Tornano i francesi Benighted, band oramai giunto al quarto disco e che, già col precedente “Insane Cephalic Production”, mi avevano molto impressionato.
Il nuovo “Identisick” riparte proprio da dove li avevamo lasciati, anche se nel frattempo è arrivato il nuovo bassista Eric Lombard, e stiamo parlando di brutal death metal virato grindcore, sullo stile di quanto di buono fatto da bands come Dying Fetus, ma non solo.

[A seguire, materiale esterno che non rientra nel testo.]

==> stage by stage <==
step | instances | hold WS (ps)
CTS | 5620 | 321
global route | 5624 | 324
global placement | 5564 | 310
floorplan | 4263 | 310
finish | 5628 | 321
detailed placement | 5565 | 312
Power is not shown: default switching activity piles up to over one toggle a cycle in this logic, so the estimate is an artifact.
$ cat src/rtl/sfre_ctrl.sv
module sfre_ctrl
  import sfre_pkg::*;
(
  input  logic clk,
  input  logic rst_n,
  input  logic in_valid,
  output logic in_ready,
  input  sts_t sts,
  output cmd_t cmd
);

  typedef enum logic [4:0] {
    S_IDLE = 5'b00001,
    S_SCAN = 5'b00010,
    S_EXEC = 5'b00100,
    S_RULE = 5'b01000,
    S_DONE = 5'b10000
  } state_t;

  state_t state_r, state_nxt;

  always_comb begin
    state_nxt = state_r;
    cmd       = '0;
    in_ready  = 1'b0;
    unique case (state_r)
      S_IDLE: begin
        in_ready = 1'b1;
        if (in_valid) begin
          cmd.latch = 1'b1;
          state_nxt = S_SCAN;
        end
      end
      S_SCAN: begin
        cmd.scan = 1'b1;
        if (sts.scan_done) state_nxt = S_EXEC;
      end
      S_EXEC: begin
        cmd.exec  = 1'b1;
        state_nxt = S_RULE;
      end
      S_RULE: begin
        cmd.rule = 1'b1;
        if (sts.rule_done) state_nxt = S_DONE;
      end
      S_DONE: begin
        if (sts.out_free) begin
          cmd.load  = 1'b1;
          state_nxt = S_IDLE;
        end
      end
      default: state_nxt = S_IDLE;
    endcase
  end

  always_ff @(posedge clk) begin
    if (!rst_n) state_r <= S_IDLE;
    else        state_r <= state_nxt;
  end

endmodule

$ cat config.mk
export PLATFORM = sky130hd
export DESIGN_NAME = sfre_ctrl
export DESIGN_NICKNAME = d
export VERILOG_FILES = /design/src/rtl/sfre_pkg.sv /design/src/rtl/sfre_ctrl.sv
export SDC_FILE = /design/constraint.sdc
export NUM_CORES = 1
export LEC_CHECK = 0
export ABC_AREA = 0
export BUFFER_PORTS_ARGS = -buffer_cell sky130_fd_sc_hd__buf_2
export CAP_MARGIN = 30
export CELL_PAD_IN_SITES_DETAIL_PLACEMENT = 0
export CELL_PAD_IN_SITES_GLOBAL_PLACEMENT = 1
export CORE_AREA = 4 4 41 43
export CTS_BUF_LIST = sky130_fd_sc_hd__clkbuf_16
export CTS_CLUSTER_DIAMETER = 30
export DETAILED_ROUTE_END_ITERATION = 10
export DIE_AREA = 0 0 45 47
export GPL_ROUTABILITY_DRIVEN = 1
export PLACE_DENSITY = 0.62
export SLEW_MARGIN = 20
export SYNTH_ARGS = -nofsm -noshare
export SYNTH_HDL_FRONTEND = slang
export SYNTH_SLANG_ARGS = --single-unit
$ cat constraint.sdc
create_clock -name clk -period 2.69 [get_ports clk]
set_input_delay 0 -clock clk [delete_from_list [all_inputs] [get_ports clk]]
set_output_delay 0 -clock clk [all_outputs]
set_load 0.01 [all_outputs]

Gamma vocale che va dal gutturale allo screaming, groove imploso e accelerazioni devastanti tipicamente grind, intensità da paura e brutalità a tonnellate. E pensare che forse il pezzo più “leggero” è proprio la title-track, “Identisick”, una song molto hardcore, mentre altrove, ad esempio la successiva “Sex Addicted” (sul quale canta anche Leif dei Dew Scented), si picchia molto più duri, con un riffing che ha un non so che di apocalittico, oppure scende giù nei meandri della brutalità più efferata, come nel caso di “Mourning Affliction” e “Ransack The Soul”.
Il disco è forse meno brutale ed articolato del precedente, pur non mancando a iosa cambi di ritmo e di tempo funambolici, però forse guadagna di più in fruibilità, in coesione e compattezza sonora.
Ottima la prova del singer Julien, e ovviamente quella del batterista, buona anche la produzione.
Il disco si chiude con la cover “Suffer The Children” dei Napalm Death, canzone più volte oggetto del tributo di bands estreme, e che in questo caso viene riproposta con la medesima carica originaria, con lo stesso spirito furibondo della band inglese.
In definitiva un disco che mantiene le aspettative, pur se bisogna dirlo i Benighted non hanno ancora sfornato il loro masterpiece, cosa che potrebbe essere indicativa dopo quattro dischi. Però siamo fiduciosi, e speriamo che al prossimo la band ci dia dentro. Per il momento più che buoni.